Take a box with 2 Gb of memory. Run a program that requires a 1.5 Gb working set to avoid paging with 32 bit code, where the in-memory structure is heavy with pointers. Now recompile with -m64. Voila, it now needs maybe 2.5 Gb to avoid paging. You might well see the 64 bit code run 100 times slower.

We run workloads like that all the time.

64-bit performance

Posted Apr 15, 2008 6:08 UTC (Tue) by bronson (subscriber, #4806) [Link]

I suppose it's true that if you use an artificial 2.5 GB dataset and impose a 2 GB memory
limit, 32 bit would be faster.

In the real world, why wouldn't you just spend $50 for a 2GB memory upgrade?  Then the 64 bit
box would fly.  If you're not convinced, let's try this exercise again with a hypothetical 3.2
GB data set.  :)

In my experience, modern 64 bit boxes with stuffed with lots of ram are really cheap and
really damn fast.  I can't think of any reason to deploy 32 bit for servers/HPC these days.

64-bit performance

Posted Apr 15, 2008 18:38 UTC (Tue) by JoeBuck (subscriber, #2330) [Link]

"If you're not convinced, let's try this exercise again with a hypothetical 3.2 GB data set."

You've just answered your own question.
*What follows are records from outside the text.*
Context: an optimization exercise on an open-source flow, tuned for small area, a short achievable clock period and few clock cycles per item. The choices shown serve that exercise and are no tape-out recipe.
At most, simulation tests tie the RTL to the original design; equivalence was not proved.
Only the layout flow was run in run 2; the RTL was not checked for function there.
Power and IR drop assume default switching activity.

==> flow/design.v <==
`default_nettype none
package dibw_pkg;
  typedef enum logic [2:0] {
    CMD_AND = 3'd0,
    CMD_OR  = 3'd1,
    CMD_XOR = 3'd2,
    CMD_NOT = 3'd3,
    CMD_SHL = 3'd4,
    CMD_SAR = 3'd5,
    CMD_SHR = 3'd6,
    CMD_NOP = 3'd7
  } cmd_t;
  localparam logic [10:0] EXP_MAX  = 11'h7FF;
  localparam logic [10:0] EXP_BIAS = 11'd1023;
  localparam logic [10:0] EXP_INT  = 11'd1075;
  function automatic logic [31:0] dbl_to_u32(input logic [63:0] bits);
    logic [10:0] expo;
    logic [52:0] mant;
    logic [84:0] wide;
    logic [10:0] sh;
    logic [31:0] mag;
    expo = bits[62:52];
    mant = {1'b1, bits[51:0]};
    mag  = '0;
    if (expo != EXP_MAX && expo >= EXP_BIAS) begin
      if (expo >= EXP_INT) begin
        sh = expo - EXP_INT;
        if (sh < 11'd32) begin
          wide = {32'd0, mant} << sh[4:0];
          mag  = wide[31:0];
        end
      end else begin
        sh   = EXP_INT - expo;
        wide = {32'd0, mant} >> sh[5:0];
        mag  = wide[31:0];
      end
    end
    if (bits[63]) mag = 32'd0 - mag;
    dbl_to_u32 = mag;
  endfunction
  function automatic logic [63:0] mag_to_dbl(input logic neg, input logic [32:0] mag);
    logic [5:0]  lz;
    logic [32:0] norm;
    logic [10:0] expo;
    lz = 6'd0;
    for (int i = 0; i < 33; i++) begin
      if (mag[i]) lz = 6'(32 - i);
    end
    norm = mag << lz;
    expo = EXP_BIAS + 11'd32 - 11'(lz);
    if (mag == 33'd0) mag_to_dbl = 64'd0;
    else mag_to_dbl = {neg, expo, norm[31:0], 20'd0};
  endfunction
endpackage
`default_nettype wire
`default_nettype none
module double_int32_wrap_bitwise_alu_core (
  input  wire logic        clk,
  input  wire logic        rst,
  input  wire logic        in_valid,
  output logic             in_stall,
  input  wire logic [2:0]  command,
  input  wire logic [63:0] operand_a,
  input  wire logic [63:0] operand_b,
  output logic             out_valid,
  input  wire logic        out_stall,
  output logic [63:0]      result_double,
  output logic [31:0]      result_word,
  output logic             result_unsigned
);
  logic        v1, v2, v3;
  dibw_pkg::cmd_t        cmd1;
  logic [31:0] a1, b1;
  logic [31:0] r2;
  logic        uns2, ok2;
  logic [31:0] r2_next;
  logic        uns2_next, ok2_next;
  logic        adv;
  assign adv      = !(v3 && out_stall);
  assign in_stall = !adv;
  always_comb begin
    r2_next   = '0;
    uns2_next = 1'b0;
    ok2_next  = 1'b1;
    case (cmd1)
      dibw_pkg::CMD_AND: r2_next = a1 & b1;
      dibw_pkg::CMD_OR:  r2_next = a1 | b1;
      dibw_pkg::CMD_XOR: r2_next = a1 ^ b1;
      dibw_pkg::CMD_NOT: r2_next = ~a1;
      dibw_pkg::CMD_SHL: r2_next = a1 << b1[4:0];
      dibw_pkg::CMD_SAR: r2_next = $unsigned($signed(a1) >>> b1[4:0]);
      dibw_pkg::CMD_SHR: begin
        r2_next   = a1 >> b1[4:0];
        uns2_next = 1'b1;
      end
      default: ok2_next = 1'b0;
    endcase
  end
  always_ff @(posedge clk) begin
    if (rst) begin
      v1 <= 1'b0;
      v2 <= 1'b0;
      v3 <= 1'b0;
    end else if (adv) begin
      v1 <= in_valid;
      v2 <= v1;
      v3 <= v2;
    end
    if (adv) begin
      cmd1            <= dibw_pkg::cmd_t'(command);
      a1              <= dibw_pkg::dbl_to_u32(operand_a);
      b1              <= dibw_pkg::dbl_to_u32(operand_b);
      r2              <= r2_next;
      uns2            <= uns2_next;
      ok2             <= ok2_next;
      result_word     <= r2;
      result_unsigned <= uns2;
      if (!ok2) begin
        result_double <= 64'd0;
      end else if (uns2 || !r2[31]) begin
        result_double <= dibw_pkg::mag_to_dbl(1'b0, {1'b0, r2});
      end else begin
        result_double <= dibw_pkg::mag_to_dbl(1'b1, 33'h1_0000_0000 - {1'b0, r2});
      end
    end
  end
  assign out_valid = v3;
endmodule
`default_nettype wire
==> flow/run.sh <==
#!/bin/bash
# synth_recipe.tcl (not shown) runs the flow's synth.tcl, then flattens the netlist and writes it again
# the make line also repeats each setting of config.mk as NAME=value (left out here)
make -C /OpenROAD-flow-scripts/flow DESIGN_CONFIG=/design/flow/config.mk WORK_HOME=/design/flow/orfs CLKGATE_MAP_FILE= SYNTH_SCRIPT=/design/flow/synth_recipe.tcl finish
==> flow/config.mk <==
export PLATFORM = sky130hd
export DESIGN_NAME = double_int32_wrap_bitwise_alu_core
export DESIGN_NICKNAME = double_int32_wrap_bitwise_alu_core
export VERILOG_FILES = /design/flow/design.v
export SDC_FILE = /design/flow/constraint.sdc
export NUM_CORES = 4
export LEC_CHECK = 0
export CAP_MARGIN = 20
export CORE_MARGIN = 2
export CORE_UTILIZATION = 40
export SLEW_MARGIN = 20
==> flow/constraint.sdc <==
create_clock -name core_clock -period 5.0 [get_ports {clk}]
set_input_delay 1.0000 -clock core_clock [delete_from_list [all_inputs] [get_ports {clk}]]
set_output_delay 1.0000 -clock core_clock [all_outputs]
set_load 0.01 [all_outputs]
==> results of run 1 <==
## per-stage QoR
| step | cell area [um^2] | utilization, % | setup WS, ns | TNS [ns] |
|---|---|---|---|---|
| floorplan | 28000 | - | 0.00584 | 0 |
| global placement | 34100 | 49.5 | -0.455 | -5.73 |
| detailed placement | 34100 | 49.5 | -0.507 | -6.22 |
| CTS | 34800 | 50.5 | 0.0753 | 0 |
| global route | 34900 | 50.7 | -0.0251 | -0.0630 |
| finish | 34900 | 50.7 | 0.153 | 0 |
## cells in the final DEF, fill, tap and decap left out, types with 28 or more instances in the layout
cell             Yosys  final
nand2_1            399    398
a21oi_1            175    175
o211ai_1            45     45
o22ai_1             59     58
a211oi_1            47     46
xor2_1              46     44
xnor2_1             62     58
mux2_2              91     91
mux2i_1            293    293
nand3_1             74     74
nor2_1             258    257
o21ai_0            218    213
or4_1               29     29
nor3_1              57     56
a22oi_1             30     28
mux4_2             214    214
ha_1                79     77
inv_1              108    108
buf_4               26    498
edfxtp_1           174    174
clkdlybuf4s50_1      0    207
## final timing paths
| check | to | from | cells past startpoint | slack, ns |
|---|---|---|---|---|
| worst min-delay path | v1$_SDFFE_PP0N_ | v1$_SDFFE_PP0N_ | 2 | 0.46 |
| worst max register to register | result_double[44]$_SDFFCE_PN0N_ | r2[0]$_DFFE_PN_ | 14 | 0.16 |
| worst max-delay path | b1[31]$_DFFE_PN_ | operand_b[55] | 15 | 0.15 |
| worst min register to register | v1$_SDFFE_PP0N_ | v1$_SDFFE_PP0N_ | 2 | 0.46 |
Now you can run a problem that requires a 3.2GB working set with your 32 bit executable quickly (if you can squeeze it into the 4GB address space, and you'll need what Red Hat used to call the hugemem patch to make it work), but it takes maybe 5GB with the 64 bit executable, and the 32 bit version runs quicker.

Of course, you need the 64 bit executable when the problem size exceeds 4GB. The point is, it is useful for the developer to provide the user with both executables, to run on an operating system that can run both.

64-bit performance

Posted Apr 15, 2008 7:32 UTC (Tue) by laf0rge (subscriber, #6469) [Link]

The entire linux networking stack, and especially netfilter/iptables with connection tracking
is running 10-15% slower on x86_64 than on i386 kernels.

The main reason being that all pointers are suddenly twice as large, and thus most data
structures need at least one more cache line, resulting in significantly less of the working
set being present in cache, increasing cache misses, etc.

I think any code that has a lot of pointers in data structures should see the same effect.

64-bit performance

Posted Apr 15, 2008 19:39 UTC (Tue) by bronson (subscriber, #4806) [Link]

That's very interesting.  Has anybody tried working around this?

One solution would be convert hot 64-bit ptr fields to 32-bit offsets pointing into a single
memory pool.  I'm not familiar enough with the networking code to know how traumatic this
would be.  (I'm definitely not saying do this everywhere; just where it really matters).

This topic might make a fairly fascinating paper.  :)

64-bit performance

Posted Apr 18, 2008 6:07 UTC (Fri) by alankila (subscriber, #47141) [Link]

We should have pointers of a size intermediate between 32 and 64 bits, let's say 40-bit
pointers. The point being that the it'd be large enough to address the RAM necessary but
doesn't waste so much space.

I really don't think we'll ever grow to the point where we'll use all of the 64-bit pointer
address space, and pointers with top 20-30 bits unused are just wasted space.

Too bad that the whole world thinks in 2^n.